Now excuse me while I wash down my prenatal vitamin with a non-alcoholic beer. Even though it's non-alcoholic, it still feels naughty somehow....

Friday, November 13, 2009

Hiccup? TBD

Had my baseline ultrasound this morning.  Doc says I have cysts on my ovaries.  This could or could not delay the start of process. Doc wants to do another ultrasound on cycle day 2 to see if they've shrunk.  ::::sigh:::::  Despite having a minor freak out last night about all the meds I'll be pumping into my body, I'm anxious to get started!

On another note, I found dried wheatgrass capsules!!! Is that cheating? I am thrilled! :-D  No more gag-inducing shots of smelly green crap! Woo hoooo!

Went to my 2nd yoga class today.  Still awesome!  I just love the way it makes me feel. I sense I'm going to become an addict. During class, I noticed my pants kept sliding down, which nearly resulted in downward facing crack. Afterwards, I realized I've lost a little weight.  Bet it's from cutting out the booze. Oh booze, how I miss you. Booze make happy.

You know how they say the human body is made up of about 60% water?  Well, I think I'm made up of 60% cheese.  There are 3 delectable wedges in my fridge and they are calling me! Giving up wine was bad enough, but cheese too?? Getting the DTs....

Have class tomorrow to learn to properly stab self. We'll be practicing on oranges. Poor oranges. Anyhoo, my dear friends/neighbors are expert stabbers and will help out when I'm feeling faint of heart.  They will rue the day they offered to help. I'm not a big baby when it comes to needles.  I breeze thru bloodwork. Giving injections to myself, on the other hand, is a different story. Hopefully it'll get easier the more I do it.  I better get used to it since I'll have to continue doing it thru my entire pregnancy. I have to measure out some of the medications and that has me a bit nervous. There's alot riding on me getting this right. GET IT TOGETHER, GIRL!  You can DO this!

Off to bed. Still tired from my cold though, I kicked that cold's ass! Started getting a snotty nose and sore throat Tuesday night. Went home and pounded orange juice, water, Airborne, Zicam, vitamins and Nyquil and slept (in toasty pajamas) for alot of hours.  That really did the trick.  I was well enough to go to yoga by this afternoon.

Tee hee.  One of my kittays, Baddy, is next to me snoring his head off like an old man.

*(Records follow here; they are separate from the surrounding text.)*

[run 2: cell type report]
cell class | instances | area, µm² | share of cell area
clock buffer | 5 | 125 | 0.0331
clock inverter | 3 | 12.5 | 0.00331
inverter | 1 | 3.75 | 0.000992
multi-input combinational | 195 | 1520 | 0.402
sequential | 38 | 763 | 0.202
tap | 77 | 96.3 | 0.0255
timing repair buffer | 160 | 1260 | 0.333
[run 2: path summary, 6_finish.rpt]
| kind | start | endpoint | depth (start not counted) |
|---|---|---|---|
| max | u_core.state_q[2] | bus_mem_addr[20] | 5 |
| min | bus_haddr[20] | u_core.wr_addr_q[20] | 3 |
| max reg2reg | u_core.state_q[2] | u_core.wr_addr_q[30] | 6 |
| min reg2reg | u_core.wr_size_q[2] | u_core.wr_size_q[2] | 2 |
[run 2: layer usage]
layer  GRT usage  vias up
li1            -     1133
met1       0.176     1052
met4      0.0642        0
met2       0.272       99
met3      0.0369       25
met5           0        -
## src/rtl/dbg_pkg.sv

```systemverilog
// Shared widths and FSM state encoding for the debug scanner slice.
package dbg_pkg;
  localparam int unsigned DBG_ADDR_W = 7;
  localparam int unsigned DBG_DATA_W = 32;

  typedef enum logic [2:0] {
    ST_IDLE,
    ST_STEP,
    ST_SETTLE,
    ST_SAMPLE,
    ST_OUT,
    ST_DONE
  } dbg_state_e;
endpackage

```

## src/rtl/dbg_sum_acc.sv

```systemverilog
// Modulo-2^32 accumulator of accepted snapshot words; the published sum is
// refreshed together with the final word of a sweep.
module dbg_sum_acc
  import dbg_pkg::*;
(
  input  logic                  clk,
  input  logic                  rst,
  input  logic                  clr,
  input  logic                  add_en,
  input  logic                  last,
  input  logic [DBG_DATA_W-1:0] add_data,
  output logic [DBG_DATA_W-1:0] sum
);
  logic [DBG_DATA_W-1:0] acc;
  logic [DBG_DATA_W-1:0] acc_next;

  assign acc_next = acc + add_data;

  always_ff @(posedge clk or negedge rst) begin
    if (!rst) begin
      acc <= '0;
      sum <= '0;
    end else if (clr) begin
      acc <= '0;
      sum <= '0;
    end else if (add_en) begin
      acc <= acc_next;
      if (last) sum <= acc_next;
    end
  end
endmodule

```

## src/rtl/debug_scanner.sv

```systemverilog
// Freezes the CPU in debug mode, issues single steps and sweeps debug
// addresses into a snapshot stream. DEBUG_SCAN_SUM_EN adds a sweep checksum.
module debug_scanner
  import dbg_pkg::*;
#(
  parameter int unsigned SCAN_FIRST = 0,
  parameter int unsigned SCAN_LAST  = 127,
  parameter int unsigned SETTLE     = 1
) (
  input  logic                  clk,
  input  logic                  rst,
  input  logic                  hold,
  input  logic                  step_req,
  input  logic                  start,
  input  logic [DBG_DATA_W-1:0] debug_data,
  input  logic                  snap_ready,
  output logic                  debug_en,
  output logic                  debug_step,
  output logic [DBG_ADDR_W-1:0] debug_addr,
  output logic                  snap_valid,
  output logic [DBG_ADDR_W-1:0] snap_addr,
  output logic [DBG_DATA_W-1:0] snap_data,
  output logic                  busy,
  output logic                  done,
  output logic [DBG_DATA_W-1:0] scan_sum
);
  localparam logic [DBG_ADDR_W-1:0] FIRST_ADDR  = DBG_ADDR_W'(SCAN_FIRST);
  localparam logic [DBG_ADDR_W-1:0] LAST_ADDR   = DBG_ADDR_W'(SCAN_LAST);
  localparam logic [3:0]            SETTLE_LAST = 4'(SETTLE - 1);

  dbg_state_e state;
  logic [3:0] settle_cnt;
  logic       pending;
  logic       step_then_scan;
  logic       sweep_go;

  assign sweep_go = ((state == ST_IDLE) && start && !step_req && !pending) ||
                    ((state == ST_STEP) && step_then_scan);

  always_ff @(posedge clk or negedge rst) begin
    if (!rst) begin
      state          <= ST_IDLE;
      settle_cnt     <= '0;
      pending        <= 1'b0;
      step_then_scan <= 1'b0;
      debug_en       <= 1'b0;
      debug_step     <= 1'b0;
      debug_addr     <= '0;
      snap_valid     <= 1'b0;
      snap_addr      <= '0;
      snap_data      <= '0;
      busy           <= 1'b0;
      done           <= 1'b0;
    end else begin
      debug_step <= 1'b0;
      done       <= 1'b0;
      debug_en   <= 1'b1;
      if (busy && step_req) pending <= 1'b1;

      case (state)
        ST_IDLE: begin
          if (step_req || pending) begin
            state          <= ST_STEP;
            debug_step     <= 1'b1;
            pending        <= 1'b0;
            step_then_scan <= start;
          end else if (!start) begin
            debug_en <= hold;
          end
        end
        ST_STEP: begin
          step_then_scan <= 1'b0;
          if (!step_then_scan) begin
            state    <= ST_IDLE;
            debug_en <= hold;
          end
        end
        ST_SETTLE: begin
          if (settle_cnt == SETTLE_LAST) state <= ST_SAMPLE;
          else settle_cnt <= settle_cnt + 4'd1;
        end
        ST_SAMPLE: begin
          snap_data  <= debug_data;
          snap_addr  <= debug_addr;
          snap_valid <= 1'b1;
          state      <= ST_OUT;
        end
        ST_OUT: begin
          if (snap_valid && snap_ready) begin
            snap_valid <= 1'b0;
            if (debug_addr == LAST_ADDR) begin
              state <= ST_DONE;
              done  <= 1'b1;
            end else begin
              debug_addr <= debug_addr + 7'd1;
              settle_cnt <= '0;
              state      <= ST_SETTLE;
            end
          end
        end
        ST_DONE: begin
          busy     <= 1'b0;
          state    <= ST_IDLE;
          debug_en <= hold;
        end
        default: state <= ST_IDLE;
      endcase

      // Sweep launch overrides the case so a step can chain straight into it.
      if (sweep_go) begin
        state      <= ST_SETTLE;
        debug_addr <= FIRST_ADDR;
        settle_cnt <= '0;
        busy       <= 1'b1;
      end
    end
  end

`ifdef DEBUG_SCAN_SUM_EN
  logic word_accept;
  logic word_last;

  assign word_accept = (state == ST_OUT) && snap_valid && snap_ready;
  assign word_last   = (debug_addr == LAST_ADDR);

  dbg_sum_acc u_sum_acc (
    .clk      (clk),
    .rst      (rst),
    .clr      (sweep_go),
    .add_en   (word_accept),
    .last     (word_last),
    .add_data (snap_data),
    .sum      (scan_sum)
  );
`else
  assign scan_sum = '0;
`endif
endmodule
```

This never fails to crack me up.  Anyhoo, time for me to join him.

Thursday, November 12, 2009

Baby in a Box

Make that a huge a**, GIANT box.  Got my meds today. See, that's what $6500 will buy you! Holy sh*t. It's alot of stuff.  I've been so crazy excited about getting started.  Now, I'm feeling a little scared and intimidated. I wish Steve wasn't in freakin' Bolivia.  I could use one of his good, solid hugs right about now.  It was a little strange to survey all the goods and think, "Wow.  All this stuff is going to help us make our baby."

 Met my new acupuncturist today, Beth at Many Lives Chinese Medicine.  She seems really cool.  Before I got stuck, we went over my medical history.  She had suggestions on dietary changes.  Kinda funny. She gave me kudos for cutting out alcohol and caffeine.  Then she was like, oh hey, by the way, don't eat any ice cream, cheese or sugar!  WHAT??! BLIMEY! I decided to treat myself to ice cream tonight before I go cold turkey.  I had some Ben & Jerrys strawberry cheesecake in the freezer.  I gobbled it down, picking out all the graham cracker crust chunks.  Yum.

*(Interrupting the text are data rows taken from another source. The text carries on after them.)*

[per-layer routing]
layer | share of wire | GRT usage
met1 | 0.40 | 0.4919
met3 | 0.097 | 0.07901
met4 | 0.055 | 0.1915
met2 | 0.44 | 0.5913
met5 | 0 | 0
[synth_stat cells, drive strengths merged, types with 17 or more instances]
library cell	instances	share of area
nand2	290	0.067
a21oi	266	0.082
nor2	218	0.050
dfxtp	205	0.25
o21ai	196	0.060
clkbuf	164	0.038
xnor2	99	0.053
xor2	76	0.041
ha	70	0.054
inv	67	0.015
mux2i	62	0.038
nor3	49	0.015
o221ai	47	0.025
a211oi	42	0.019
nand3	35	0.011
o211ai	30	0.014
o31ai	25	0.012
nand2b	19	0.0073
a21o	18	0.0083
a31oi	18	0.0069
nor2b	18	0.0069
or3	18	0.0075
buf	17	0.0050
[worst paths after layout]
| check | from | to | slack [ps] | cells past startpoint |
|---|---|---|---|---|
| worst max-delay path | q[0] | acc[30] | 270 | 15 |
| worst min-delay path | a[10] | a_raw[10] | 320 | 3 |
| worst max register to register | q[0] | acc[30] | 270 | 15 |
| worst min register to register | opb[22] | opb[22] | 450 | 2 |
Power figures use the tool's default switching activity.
### src/flat_wrapper.sv
// flat-port wrapper written by rule: the top's interface ports become plain ports
module dc_huff_sched_flat 
#(
    parameter int DC_W   = 11,
    parameter int CODE_W = 11
)
  (clk, reset, bus_dc_valid, bus_dc_value, bus_comp_id, bus_restart, bus_tbl_lcode, bus_tbl_llength, bus_tbl_ccode, bus_tbl_clength, bus_out_ready, bus_dc_ready, bus_tbl_size, bus_tbl_lumenb, bus_tbl_chromu, bus_tbl_chromv, bus_out_valid, bus_huff_code, bus_huff_len, bus_amp_bits, bus_amp_len);
  dc_huff_sched_if #(.DC_W(DC_W), .CODE_W(CODE_W)) bus_i ();
  input  logic clk;
  input  logic reset;
  input wire logic [$bits(bus_i.dc_valid)-1:0] bus_dc_valid;
  input wire logic [$bits(bus_i.dc_value)-1:0] bus_dc_value;
  input wire logic [$bits(bus_i.comp_id)-1:0] bus_comp_id;
  input wire logic [$bits(bus_i.restart)-1:0] bus_restart;
  input wire logic [$bits(bus_i.tbl_lcode)-1:0] bus_tbl_lcode;
  input wire logic [$bits(bus_i.tbl_llength)-1:0] bus_tbl_llength;
  input wire logic [$bits(bus_i.tbl_ccode)-1:0] bus_tbl_ccode;
  input wire logic [$bits(bus_i.tbl_clength)-1:0] bus_tbl_clength;
  input wire logic [$bits(bus_i.out_ready)-1:0] bus_out_ready;
  output wire logic [$bits(bus_i.dc_ready)-1:0] bus_dc_ready;
  output wire logic [$bits(bus_i.tbl_size)-1:0] bus_tbl_size;
  output wire logic [$bits(bus_i.tbl_lumenb)-1:0] bus_tbl_lumenb;
  output wire logic [$bits(bus_i.tbl_chromu)-1:0] bus_tbl_chromu;
  output wire logic [$bits(bus_i.tbl_chromv)-1:0] bus_tbl_chromv;
  output wire logic [$bits(bus_i.out_valid)-1:0] bus_out_valid;
  output wire logic [$bits(bus_i.huff_code)-1:0] bus_huff_code;
  output wire logic [$bits(bus_i.huff_len)-1:0] bus_huff_len;
  output wire logic [$bits(bus_i.amp_bits)-1:0] bus_amp_bits;
  output wire logic [$bits(bus_i.amp_len)-1:0] bus_amp_len;
  assign bus_i.dc_valid = bus_dc_valid;
  assign bus_i.dc_value = bus_dc_value;
  assign bus_i.comp_id = bus_comp_id;
  assign bus_i.restart = bus_restart;
  assign bus_i.tbl_lcode = bus_tbl_lcode;
  assign bus_i.tbl_llength = bus_tbl_llength;
  assign bus_i.tbl_ccode = bus_tbl_ccode;
  assign bus_i.tbl_clength = bus_tbl_clength;
  assign bus_i.out_ready = bus_out_ready;
  assign bus_dc_ready = bus_i.dc_ready;
  assign bus_tbl_size = bus_i.tbl_size;
  assign bus_tbl_lumenb = bus_i.tbl_lumenb;
  assign bus_tbl_chromu = bus_i.tbl_chromu;
  assign bus_tbl_chromv = bus_i.tbl_chromv;
  assign bus_out_valid = bus_i.out_valid;
  assign bus_huff_code = bus_i.huff_code;
  assign bus_huff_len = bus_i.huff_len;
  assign bus_amp_bits = bus_i.amp_bits;
  assign bus_amp_len = bus_i.amp_len;
  dc_huff_sched #(.DC_W(DC_W), .CODE_W(CODE_W)) u_core (.clk(clk), .reset(reset), .bus(bus_i));
endmodule
[config.mk]
export PLATFORM = sky130hd
export DESIGN_NAME = multicycle_control
export DESIGN_NICKNAME = d
export VERILOG_FILES = /design/src/rtl/multicycle_control.sv
export SDC_FILE = /design/constraint.sdc
export NUM_CORES = 1
export LEC_CHECK = 0
export ABC_CLOCK_PERIOD_IN_PS = 3200
export CAP_MARGIN = 20
export CORE_MARGIN = 2
export CORE_UTILIZATION = 40
export CTS_CLUSTER_SIZE = 8
export DETAILED_ROUTE_END_ITERATION = 10
export PLACE_DENSITY = 0.84
export SLEW_MARGIN = 20
export SYNTH_ARGS = -nofsm -noshare
export SYNTH_HDL_FRONTEND = slang
export SYNTH_SLANG_ARGS = --single-unit
[constraint.sdc]
create_clock -name clk -period 3.2 [get_ports clk]
set_clock_uncertainty 0.1 [all_clocks]
set_input_delay 0.32 -clock clk [delete_from_list [all_inputs] [get_ports clk]]
set_output_delay 0.32 -clock clk [all_outputs]
set_load 0.05 [all_outputs]
[src/rtl/multicycle_control.sv]
// Main controller for the multi-cycle 32-bit datapath.
// It is a Moore FSM that steps each instruction through fetch, decode,
// execute, memory and writeback, and it decodes the ALU operation.
// Holding reset high forces every output to zero.
`timescale 1ns/1ps

module multicycle_control #(
  parameter int STATE_W = 4,
  parameter bit ADDI_EN = 1'b1
) (
  input  logic               clk,
  input  logic               reset,
  input  logic [5:0]         opcode,
  input  logic [5:0]         funct,
  input  logic               zero,
  output logic               PCWrite,
  output logic               PCWriteCond,
  output logic               IorD,
  output logic               MemRead,
  output logic               MemWrite,
  output logic               IRWrite,
  output logic               MemtoReg,
  output logic               RegDst,
  output logic               RegWrite,
  output logic               ALUSrcA,
  output logic [1:0]         ALUSrcB,
  output logic [1:0]         PCSource,
  output logic [2:0]         ALUop,
  output logic               illegalOp,
  output logic [STATE_W-1:0] stateOut
);

  typedef enum logic [3:0] {
    FETCH  = 4'd0,
    DECODE = 4'd1,
    MEMADR = 4'd2,
    MEMRD  = 4'd3,
    MEMWB  = 4'd4,
    MEMWR  = 4'd5,
    EXEC   = 4'd6,
    RWB    = 4'd7,
    BRANCH = 4'd8,
    JUMP   = 4'd9,
    ADDIEX = 4'd10,
    ADDIWB = 4'd11
  } state_t;

  localparam logic [5:0] OP_RTYPE = 6'b000000;
  localparam logic [5:0] OP_LW    = 6'b100011;
  localparam logic [5:0] OP_SW    = 6'b101011;
  localparam logic [5:0] OP_BEQ   = 6'b000100;
  localparam logic [5:0] OP_J     = 6'b000010;
  localparam logic [5:0] OP_ADDI  = 6'b001000;

  state_t state_q, state_d;

  // The controller never uses the zero flag itself. Whoever consumes
  // PCWriteCond gates it with zero, so the flag is only tied off here.
  logic zeroUnused;
  assign zeroUnused = zero;

  logic       opLegal;
  logic       functLegal;
  logic [2:0] functAluOp;

  // State register. A synchronous reset sends the FSM back to FETCH, which
  // abandons any instruction that is in progress.
  always_ff @(posedge clk) begin
    if (reset) state_q <= FETCH;
    else       state_q <= state_d;
  end

  // Decode the opcode and funct fields that the DECODE and EXEC states use.
  always_comb begin
    opLegal    = 1'b0;
    functLegal = 1'b1;
    functAluOp = 3'b010;
    case (opcode)
      OP_RTYPE, OP_LW, OP_SW, OP_BEQ, OP_J: opLegal = 1'b1;
      OP_ADDI:                              opLegal = ADDI_EN;
      default:                              opLegal = 1'b0;
    endcase
    case (funct)
      6'b100000: functAluOp = 3'b010;
      6'b100010: functAluOp = 3'b110;
      6'b100100: functAluOp = 3'b000;
      6'b100101: functAluOp = 3'b001;
      6'b101010: functAluOp = 3'b111;
      default:   functLegal = 1'b0;
    endcase
  end

  // Next-state logic. Only DECODE and MEMADR look at the opcode.
  always_comb begin
    state_d = FETCH;
    case (state_q)
      FETCH:  state_d = DECODE;
      DECODE: begin
        case (opcode)
          OP_RTYPE:     state_d = EXEC;
          OP_LW, OP_SW: state_d = MEMADR;
          OP_BEQ:       state_d = BRANCH;
          OP_J:         state_d = JUMP;
          OP_ADDI:      state_d = ADDI_EN ? ADDIEX : FETCH;
          default:      state_d = FETCH;
        endcase
      end
      MEMADR: state_d = (opcode == OP_LW) ? MEMRD : MEMWR;
      MEMRD:  state_d = MEMWB;
      EXEC:   state_d = RWB;
      ADDIEX: state_d = ADDIWB;
      default: state_d = FETCH;
    endcase
  end

  // Outputs come from the registered state. Reset overrides all of them, so
  // no write enable can fire while reset is high.
  always_comb begin
    PCWrite     = 1'b0;
    PCWriteCond = 1'b0;
    IorD        = 1'b0;
    MemRead     = 1'b0;
    MemWrite    = 1'b0;
    IRWrite     = 1'b0;
    MemtoReg    = 1'b0;
    RegDst      = 1'b0;
    RegWrite    = 1'b0;
    ALUSrcA     = 1'b0;
    ALUSrcB     = 2'b00;
    PCSource    = 2'b00;
    ALUop       = 3'b000;
    illegalOp   = 1'b0;
    stateOut    = '0;
    if (!reset) begin
      stateOut[3:0] = state_q;
      case (state_q)
        FETCH: begin
          MemRead = 1'b1;
          IRWrite = 1'b1;
          PCWrite = 1'b1;
          ALUSrcB = 2'b01;
          ALUop   = 3'b010;
        end
        DECODE: begin
          ALUSrcB   = 2'b11;
          ALUop     = 3'b010;
          illegalOp = ~opLegal;
        end
        MEMADR, ADDIEX: begin
          ALUSrcA = 1'b1;
          ALUSrcB = 2'b10;
          ALUop   = 3'b010;
        end
        MEMRD: begin
          MemRead = 1'b1;
          IorD    = 1'b1;
        end
        MEMWB: begin
          RegWrite = 1'b1;
          MemtoReg = 1'b1;
        end
        MEMWR: begin
          MemWrite = 1'b1;
          IorD     = 1'b1;
        end
        EXEC: begin
          ALUSrcA   = 1'b1;
          ALUop     = functAluOp;
          illegalOp = ~functLegal;
        end
        RWB: begin
          RegWrite = 1'b1;
          RegDst   = 1'b1;
        end
        BRANCH: begin
          ALUSrcA     = 1'b1;
          ALUop       = 3'b110;
          PCWriteCond = 1'b1;
          PCSource    = 2'b01;
        end
        JUMP: begin
          PCWrite  = 1'b1;
          PCSource = 2'b10;
        end
        ADDIWB: begin
          RegWrite = 1'b1;
        end
        default: ;
      endcase
    end
  end

endmodule

==> results.toml <==
[die]
row_count = 14
core_mm2 = 0.00151
count_of_pins_on_the_block_boundary = 37
die_h_um = 43.9
die-width_um = 43.9
floorplan.initialDensity_pct = 42.4
die_area_mm2 = 0.00193

[clock_tree]
clock_sinks = 4
clock_slew_at_the_register_clock_pins_of_the_worst_setup_and_hold_paths_ns = 0.03
cts_setup_buffers = 0
maximum_clock_path_buffer_count = 2
numCtsBuffers = 3
post_cts_hold_buffer_count = 0
post_cts_resize_count = 0
clockRootBuffer = "sky130_fd_sc_hd__clkbuf_4"
cts-htree-levels = 1
clkLatencyLatePin_ns = 0.22
cts_tree = "done"

[timing]
grt_setup_unrepaired = "no"
finalCriticalPeriod_ns = 2.70
relSlewSlack_pct = 65.3
timing.final.ws_setup_ns = 0.500
setup_viol_count_final = 0
final_min_period_over_clock_period_pct = 84.4
hold_violations = 0
maxClockFrequency_ghz = 0.370
worst-slew-pin-transition_ns = 0.519
setup_total_negative_slack_ns = 0
final-max-slew-violation-count = 0

[critical_path]
critical_path_required_ns = 2.78
flop2flop_setup_slack_ns = 1.58
crit_path_arrival_time_ns = 2.28
reg2reg_depth = 4
critPathLaunchType = "input port"
cp-endpoint = "RegDst"
end_kind = "primary output"
r2r-start = "state_q[3]$_SDFF_PP0_"
crit_path_start = "reset"
worst-path-max-fanout = 11
start_to_end_type_of_the_worst_setup_path = "in -> out"
r2r-end = "state_q[1]$_SDFF_PP0_"

[place]
portBuffers = 35
instance_area_at_placement_um2 = 947
dp_hpwl_um = 1430
placed_cell_count = 136
place.gp.congestion = 0.872
preCtsSetupSlack_ns = 0.503

[yosys]
synth-edff-count = 0
async_reset_ff_share_pct = 0
xor_xnor_cell_area_share_of_the_yosys_netlist_pct = 4.12
synthMuxAreaShare_pct = 1.57
syn_inst = 93
synth-adder-area-share_pct = 1.76
largest_family_of_logic_cells_by_synthesized_area = "simple AND/OR/NAND/NOR gates"
synth_cell_types = 39
synth_area_per_cell_um2 = 6.86
synthesis.nets = 108
post_synth_instance_area_um2 = 638
synth-main-ff-cell = "sky130_fd_sc_hd__dfxtp_1"
post_synth_and_or_nand_nor_area_fraction_pct = 53.7
synth-seq-area-share_pct = 12.5
area_fraction_in_compound_gates_after_synthesis_pct = 17.6
yosys_register_bits = 4
ys.warnings.count = 0

[detailed_routing]
vias_per_cell = 5.72
detailroute.via_count = 795
wl_um = 1790
route.detailed.drc = 0
firstDrtPassIters = 4
antenna_left = 0
drt_iter0_markers = 7
post_drt_wl_per_cell_um = 12.8

[power_and_ir_drop]
report.power.total_mw = 0.207
power_density_normalized_to_cell_area_mw_per_mm2 = 214
leakage_nw = 0.343
vdd_drop_max_mv = 0.150

[worst_hold_path]
hold_path.class = "reg -> reg"
hold_path.startpoint = "state_q[2]$_SDFF_PP0_"

[finish]
layout.cells.non_filler = 139
post_route_standard_cell_area_excluding_fillers_um2 = 970
largestRegisters = "state_q: 4 flops"
largest_register_ff_count = 4
fill_cells = 147
layout.area.seq_um2 = 80.1
area_growth_pct = 52.0
n_antenna_cell = 0
largest-register = "state_q"
final_nets = 140
multiInputGateArea_um2 = 503
layout-drive-gt1-share_pct = 16.3

[global_route]
antenna_found_initial = 0
grt_start_max_net_pins = 16
grt_util_all_layers_pct = 19.6
grt-ovfl-total = 0
grt_pass1_wl_um = 2920
first_global_vias = 696

[status]
outcome = "completed"

[job]
timing.max_cap.violations = 0
## stage by stage
| step | hold slack, ns | utilization, % |
|---|---|---|
| after floorplan | 0.384 | - |
| after global placement | 0.608 | 62.9 |
| after detailed placement | 0.626 | 62.9 |
| after CTS | 0.633 | 64.4 |
| after global routing | 0.657 | 64.4 |
| final | 0.643 | 64.4 |
## power by group
group	switching (mW)	internal, mW
Combinational	0.0538	0.0385
Clock	0.0168	0.0417
Sequential	0.00461	0.0515
Total	0.0753	0.132
## cell usage in the layout, fill, tap and decap left out, types with 3 or more instances in the layout
cell type                         Yosys  final
sky130_fd_sc_hd__a21oi_1              5      5
sky130_fd_sc_hd__buf_4                2      8
sky130_fd_sc_hd__clkbuf_4             0      3
sky130_fd_sc_hd__clkdlybuf4s50_1      0     28
sky130_fd_sc_hd__dfxtp_1              4      4
sky130_fd_sc_hd__nand2_1              4      4
sky130_fd_sc_hd__nand2b_1             4      4
sky130_fd_sc_hd__nand3_1              3      3
sky130_fd_sc_hd__nor2_1              13     13
sky130_fd_sc_hd__nor2b_1              5      5
sky130_fd_sc_hd__nor3_1               8      8
sky130_fd_sc_hd__or3_1                3      3
sky130_fd_sc_hd__xor2_1               3      3
## worst min-delay path by stage
stage | to | slack [ns] | cells after the start
after floorplan | state_q[0]$_SDFF_PP0_ | 0.38 | 2
after global placement | state_q[3]$_SDFF_PP0_ | 0.61 | 1
after detailed placement | state_q[3]$_SDFF_PP0_ | 0.63 | 1
after CTS | state_q[3]$_SDFF_PP0_ | 0.63 | 1
after global routing | state_q[3]$_SDFF_PP0_ | 0.66 | 1
final | state_q[3]$_SDFF_PP0_ | 0.64 | 1
## routing by layer
layer / wire length [um] / global-route usage [%]
met1: 739 / 21.7
met2: 927 / 39.1
met3: 118 / 1.67
met5: 0 / 0
met4: 0 / 4.24
## cell families (layout without fill, tap and decap cells)
family                   Yosys count  after routing
AND/OR/NAND/NOR                   57             57
AO/OA/AOI/OAI                     17             17
buffers and inverters             10             40
flip-flops                         4              4
XOR/XNOR                           3              3
adder cells (fa/ha/maj)            1              1
multiplexers                       1              1
## critical path, stage by stage
cell                              delay, ns
sky130_fd_sc_hd__clkdlybuf4s50_1       0.61
sky130_fd_sc_hd__nor2b_1               0.27
sky130_fd_sc_hd__nor3b_1               0.23
sky130_fd_sc_hd__clkdlybuf4s50_1       0.85
## Yosys cell counts, types with 2 or more instances
| cell | n | share of area [%] |
|---|---|---|
| sky130_fd_sc_hd__clkbuf_1 | 4 | 2.4 |
| sky130_fd_sc_hd__nand2_1 | 4 | 2.4 |
| sky130_fd_sc_hd__xor2_1 | 3 | 4.1 |
| sky130_fd_sc_hd__a21oi_1 | 5 | 3.9 |
| sky130_fd_sc_hd__o21ai_0 | 2 | 1.6 |
| sky130_fd_sc_hd__dfxtp_1 | 4 | 13 |
| sky130_fd_sc_hd__nor2b_1 | 5 | 4.9 |
| sky130_fd_sc_hd__nor3_1 | 8 | 6.3 |
| sky130_fd_sc_hd__nand4_1 | 2 | 2.0 |
| sky130_fd_sc_hd__or3_1 | 3 | 2.9 |
| sky130_fd_sc_hd__nor3b_1 | 2 | 2.4 |
| sky130_fd_sc_hd__buf_2 | 2 | 1.6 |
| sky130_fd_sc_hd__nand3_1 | 3 | 2.4 |
| sky130_fd_sc_hd__buf_4 | 2 | 2.4 |
| sky130_fd_sc_hd__nor4_1 | 2 | 2.0 |
| sky130_fd_sc_hd__nand2b_1 | 4 | 3.9 |
| sky130_fd_sc_hd__o22ai_1 | 2 | 2.0 |
| sky130_fd_sc_hd__or2_1 | 2 | 2.0 |
| sky130_fd_sc_hd__nor4_2 | 2 | 3.9 |
| sky130_fd_sc_hd__nor2_1 | 13 | 7.6 |
## layout make-up
cell class	instances	area share [%]
multi-input combinational	79	51.9
clock buffer	3	2.32
inverter	1	0.387
tap	16	2.06
sequential	4	8.26
timing repair buffer	36	35.1
Note: power is estimated with default switching activity, not from simulation.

What I can eat is lots of protein, nuts, soup, stews, steamed veggies, rice, beans, brown rice, rice cakes and salad.  Doesn't that sound freakin' delicious?! She gave me a recipe for a protein smoothie to have every morning.  Throw a banana, almond milk (since when do they make milk from nuts??), yogurt and protein powder into the blender and voila!

The acupuncture part was great. I had this sensation of energy coursing thru me towards my girlie parts.  It was weird, but so cool!  Beth is going to be at a conference during a critical time in my treatment.  She likes to do several sessions right around egg retrieval and embryo transfer.  This is suppose to happen right around Thanksgiving. She told me she will have someone on call to tend to me.  How awesome is that??
 My baseline ultrasound is tomorrow.  Have to check the ovaries and make sure all is quiet on the western front.  I'm having some pangs of pain on my right side. I hope it's not a cyst that could delay getting started.  Fingers crossed!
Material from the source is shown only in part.